Is Not Contained In#
Check: is-not-contained-in-check
Purpose: Verifies that the values in the specified columns are not contained within forbidden sets. Useful for blocking unwanted states, codes, or categories early in the pipeline.
Python Configuration#
from sparkdq.checks import IsNotContainedInCheckConfig
from sparkdq.core import Severity
IsNotContainedInCheckConfig(
check_id="block_test_status_and_invalid_countries",
forbidden_values={
"status": ["TEST", "DUMMY"],
"country": ["XX"]
},
severity=Severity.CRITICAL
)
Declarative Configuration#
- check: is-not-contained-in-check
check-id: block_test_status_and_invalid_countries
forbidden-values:
status:
- TEST
- DUMMY
country:
- XX
severity: critical
Typical Use Cases#
✅ Block processing of test or dummy records in production datasets.

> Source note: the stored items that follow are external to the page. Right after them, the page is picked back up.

--- src/rtl/io_bridge.sv ---
// Memory-mapped I/O bridge: routes processor traffic to data memory or to a
// bank of output/input channel registers with change-detect interrupts.
module io_bridge #(
    parameter int NBITS = 8,
    parameter int NCH   = 4
) (
    input  logic                 clock,
    input  logic                 reset,
    input  logic [NBITS-1:2]     cpu_addr,
    input  logic [NBITS-1:0]     cpu_wdata,
    input  logic                 cpu_we,
    output logic [NBITS-1:0]     cpu_rdata,
    output logic                 irq,
    output logic [NBITS-1:2]     mem_addr,
    output logic [NBITS-1:0]     mem_wdata,
    output logic                 mem_we,
    input  logic [NBITS-1:0]     mem_rdata,
    input  logic [NCH*NBITS-1:0] ch_in,
    output logic [NCH*NBITS-1:0] ch_out
);

    localparam int OFFW = NBITS - 3;
    localparam logic [OFFW-1:0] PEND_OFF = OFFW'(2 * NCH);
    localparam logic [OFFW-1:0] MASK_OFF = OFFW'(2 * NCH + 1);

    logic                 io;
    logic [OFFW-1:0]      offset;
    logic                 wr_pend;
    logic                 wr_mask;
    logic [NCH*NBITS-1:0] s1;
    logic [NCH*NBITS-1:0] s2;
    logic [NCH*NBITS-1:0] prev;
    logic [1:0]           cnt;
    logic                 arm_done;
    logic [NCH-1:0]       chg;
    logic [NCH-1:0]       pend;
    logic [NCH-1:0]       mask;
    logic [NBITS-1:0]     rd_val;
    logic                 sel_q;
    logic [NBITS-1:0]     io_q;

    assign io     = cpu_addr[NBITS-1];
    assign offset = cpu_addr[NBITS-2:2];

    assign mem_addr  = cpu_addr;
    assign mem_wdata = cpu_wdata;
    assign mem_we    = cpu_we & ~io;

    assign wr_pend  = cpu_we & io & (offset == PEND_OFF);
    assign wr_mask  = cpu_we & io & (offset == MASK_OFF);
    assign arm_done = (cnt == 2'd3);
    assign irq      = |(pend & mask);

    always_comb begin
        chg = '0;
        for (int i = 0; i < NCH; i++)
            chg[i] = arm_done & (s2[i*NBITS +: NBITS] != prev[i*NBITS +: NBITS]);
    end

    // NOTE: every variable assigned in always_comb gets a default first, so no
    // path through the block can leave it unassigned and infer a latch.
    always_comb begin
        rd_val = '0;
        for (int i = 0; i < NCH; i++) begin
            if (offset == OFFW'(i))       rd_val = ch_out[i*NBITS +: NBITS];
            if (offset == OFFW'(NCH + i)) rd_val = s2[i*NBITS +: NBITS];
        end
        if (offset == PEND_OFF) rd_val[NCH-1:0] = pend;
        if (offset == MASK_OFF) rd_val[NCH-1:0] = mask;
    end

    // NOTE: sequential state uses non-blocking assignments so every register
    // samples the pre-edge values, e.g. s2 takes the old s1 rather than ch_in.
    always_ff @(posedge clock) begin
        if (reset) begin
            ch_out <= '0;
            s1     <= '0;
            s2     <= '0;
            prev   <= '0;
            cnt    <= 2'd0;
            pend   <= '0;
            mask   <= '0;
            sel_q  <= 1'b0;
            io_q   <= '0;
        end else begin
            for (int i = 0; i < NCH; i++)
                if (cpu_we && io && offset == OFFW'(i))
                    ch_out[i*NBITS +: NBITS] <= cpu_wdata;
            s1   <= ch_in;
            s2   <= s1;
            prev <= s2;
            if (!arm_done) cnt <= cnt + 2'd1;
            // A change arriving with a clear of the same bit keeps the bit set.
            pend <= chg | (pend & ~({NCH{wr_pend}} & cpu_wdata[NCH-1:0]));
            if (wr_mask) mask <= cpu_wdata[NCH-1:0];
            sel_q <= io;
            io_q  <= rd_val;
        end
    end

    assign cpu_rdata = sel_q ? io_q : mem_rdata;

endmodule

--- config.mk ---
export PLATFORM = sky130hd
export DESIGN_NAME = io_bridge
export DESIGN_NICKNAME = d
export VERILOG_FILES = /design/src/rtl/io_bridge.sv
export SDC_FILE = /design/constraint.sdc
export NUM_CORES = 1
export LEC_CHECK = 0
export ABC_CLOCK_PERIOD_IN_PS = 4200
export BUFFER_PORTS_ARGS = -buffer_cell sky130_fd_sc_hd__buf_2
export CORE_ASPECT_RATIO = 1.4
export CORE_MARGIN = 2
export CORE_UTILIZATION = 34
export CTS_BUF_LIST = sky130_fd_sc_hd__clkbuf_2 sky130_fd_sc_hd__clkbuf_4 sky130_fd_sc_hd__clkbuf_8
export DETAILED_ROUTE_END_ITERATION = 8
export SLEW_MARGIN = 20
export SYNTH_ARGS = -nofsm -noshare
export SYNTH_HDL_FRONTEND = slang
export SYNTH_SLANG_ARGS = --single-unit
--- constraint.sdc ---
create_clock -name clock -period 4.2 [get_ports clock]
set_input_delay 0.42 -clock clock [delete_from_list [all_inputs] [get_ports clock]]
set_output_delay 0.42 -clock clock [all_outputs]
set_load 0.05 [all_outputs]
==> impl_metrics.py <==
metrics = {
    "setup_path": {
        "cp.required_ps": 4590,
        "critPathKind": "in2reg",
        "cp.arrival_ps": 2500,
        "start_kind": "input pin",
        "cp_max_fo": 32,
        "crit_path_end_kind": "flip-flop",
    },
    "floorplan": {
        "die_h_um": 157,
        "initial_core_util_pct": 34.4,
        "fp.dieArea_um2": 17900,
        "ios": 113,
        "dieWidth_um": 114,
        "placement_rows": 56,
        "core_area_um2": 16600,
    },
    "detailed_routing": {
        "first_pass_iters": 4,
        "routed_via_density": 4.85,
        "ant_nets": 0,
        "wl_met2_um": 7690,
        "finalWirelength_um": 15300,
        "drt-wirelength-per-cell_um": 17.0,
        "drc": 0,
        "num_vias": 4384,
        "drt_iter0_markers": 286,
        "wl_met1_um": 6580,
        "met3_length_um": 645,
        "highest_layer": "met4",
    },
    "cts": {
        "cts_resized": 0,
        "cts_tree": "yes",
        "post_cts_buffers": 0,
        "cts_buffers": 17,
        "cts_root_buf": "clkbuf_8",
        "worstSkewPairLatency_ps": 430,
        "clockBufferDepth": 2,
        "clock_sinks": 147,
        "cts_hold_buf": 0,
        "h-tree-depth": 4,
        "clk_pin_slew_ps": 90,
    },
    "timing": {
        "rsz0062_at_grt": "false",
        "fin_skew_ps": 11.7,
        "fin_crit_sh_pct": 50.3,
        "holdWs_ps": 193,
        "setup_viol": 0,
        "tightestPinTransition_ps": 889,
        "hold_viol_final": 0,
        "setup_tns_ps": 0,
        "slew_headroom_pct": 40.0,
        "fmax_mhz": 473,
        "slew_viol_final": 0,
        "finalCriticalPeriod_ps": 2110,
    },
    "synth": {
        "ys_seq_elements": 147,
        "postSynth.asyncResetShare_pct": 0,
        "yosysWarnings": 0,
        "synth-edff-count": 0,
        "syn_nets": 653,
        "synth_flop_cell": "dfxtp_1",
        "syn_area_um2": 5720,
        "netlist-cell-type-count": 43,
        "seq_area_frac_synth_pct": 51.5,
        "synth_area_per_cell_um2": 9.61,
        "synthCells": 595,
    },
    "power": {
        "p_per_area_nw_per_um2": 434,
        "vdd_drop_max_v": 0.000196,
        "p_leak_uw": 0.00289,
    },
    "placed_design": {
        "hpwl_um": 11500,
        "place_area_um2": 6330,
        "routabilityCongestion": 0.874,
        "numPortBuffers": 112,
    },
    "finish": {
        "finalInstanceArea_um2": 6750,
        "nets": 745,
        "syn2layout_area_growth_pct": 18.1,
        "finish.utilization_pct": 40.7,
        "drive_gt1_share_pct": 23.0,
        "diodes": 0,
    },
    "outcome": {
        "status": "complete, no violations",
    },
    "global_route": {
        "grt_pass1_vias": 4182,
        "grt_max_degree": 83,
        "grt_overflow_total": 0,
        "grt_pass1_wl_um": 23300,
        "antenna_found_initial": 0,
        "grt_usage_pct": 17.4,
    },
    "flow_run": {
        "maxCapViolations": 0,
    },
    "hold_path": {
        "hold_class": "in2reg",
    },
}
[synthesized netlist by cell type, types with 4 or more instances]
cell / instances / area, um2
o22ai_1: 8 / 50.1
dfxtp_1: 147 / 2940
clkbuf_1: 22 / 82.6
xnor2_1: 32 / 280
nand4_1: 10 / 62.6
o311ai_0: 4 / 35.0
nor3_1: 9 / 45.0
mux2_2: 8 / 90.1
inv_1: 6 / 22.5
o41ai_1: 4 / 35.0
and3_1: 4 / 25.0
nand2_1: 22 / 82.6
nor2_1: 66 / 248
nor2b_1: 102 / 638
a211o_1: 8 / 70.1
mux2i_1: 29 / 290
buf_4: 14 / 105
nand2b_1: 6 / 37.5
o21ai_0: 22 / 110
a21oi_1: 36 / 180
o21a_1: 4 / 30.0
[path summary, 6_finish.rpt]
check | startpoint | endpoint | slack, ps | cells after the start
worst max-delay path | cpu_addr[4] | io_q[0] | 2090 | 5
worst min-delay path | ch_in[18] | s1[18] | 190 | 2
worst max register to register | ch_out[8] | io_q[0] | 2650 | 3
worst min register to register | s1[1] | s2[1] | 440 | 1
[per-stage QoR]
stage | total power [uW] | std cells | setup WS, ps
after floorplan | 1690 | 595 | 2160
after global placement | 1770 | 871 | 1660
after detailed placement | 1780 | 871 | 1620
after CTS | 2970 | 903 | 2070
after global routing | 3060 | 903 | 1950
final | 2930 | 903 | 2090
[flip-flops by register name (all words and copies together) (netlist names)]
register	flops
cnt	2
ch_out	32
prev	32
s1	32
mask	4
s2	32
pend	4
io_q	8
sel_q	1
[worst max-delay path, cell delays in order]
cell and delay [ps]:
buf_2 450, nor2b_1 470, a21oi_1 150, o311ai_0 760, a211o_1 230
[final cells by class]
cell class	count	area, um2
clock buffers	19	255
clock inverters	13	171
fillers	1671	9850
inverters	7	26.3
multi-input cells	400	2520
flip-flops and latches	147	2940
well taps	203	254
repair buffers	114	578
[routing by layer]
layer / vias to the layer above / global-route usage, %
li1: 2179 / -
met1: 2049 / 21.1
met2: 139 / 29.4
met3: 17 / 3.50
met4: 0 / 8.59
met5: - / 0
[layout by cell type (no fill, tap or decap), drive strengths merged, types with 4 or more instances in the layout]
| cell | netlist | layout |
|---|---|---|
| nand2 | 22 | 22 |
| inv | 6 | 12 |
| o21ai | 22 | 22 |
| o21a | 4 | 4 |
| clkbuf | 22 | 19 |
| dfxtp | 147 | 147 |
| and3 | 4 | 4 |
| o311ai | 4 | 4 |
| mux2 | 8 | 8 |
| nor3 | 9 | 9 |
| nand4 | 10 | 10 |
| o22ai | 8 | 8 |
| clkinv | 1 | 4 |
| nand2b | 6 | 6 |
| nor2b | 102 | 102 |
| a21oi | 36 | 36 |
| mux2i | 29 | 29 |
| buf | 19 | 114 |
| a211o | 8 | 8 |
| o41ai | 4 | 4 |
| nor2 | 67 | 67 |
| xnor2 | 32 | 32 |
[power breakdown]
part           total [uW]  internal (uW)  switching, uW
combinational         270            101            170
clock                1180            623            560
sequential           1470           1440           32.1
total                2930           2170            762
[logic make-up (layout without fill, tap and decap cells)]
kind of cell | count (synthesis) | count (layout) | share of synthesized area, %
compound gates | 96 | 96 | 10.5
xor+xnor | 33 | 33 | 5.06
fa+ha+maj | 1 | 1 | 0.219
buf+inv | 48 | 153 | 4.36
flops | 147 | 147 | 51.5
mux | 37 | 37 | 6.65
simple gates | 233 | 233 | 21.7
Power figures use the tool's default switching activity.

✅ Enforce that no invalid country codes (like
XX
orZZ
) are present.✅ Detect entries with forbidden status values (e.g.,
DELETED
,CANCELLED
).✅ Clean datasets by preventing known bad categories or invalid mappings.
Supported Data Types#
This check supports any data type that can be compared using equality (e.g., strings, integers, dates).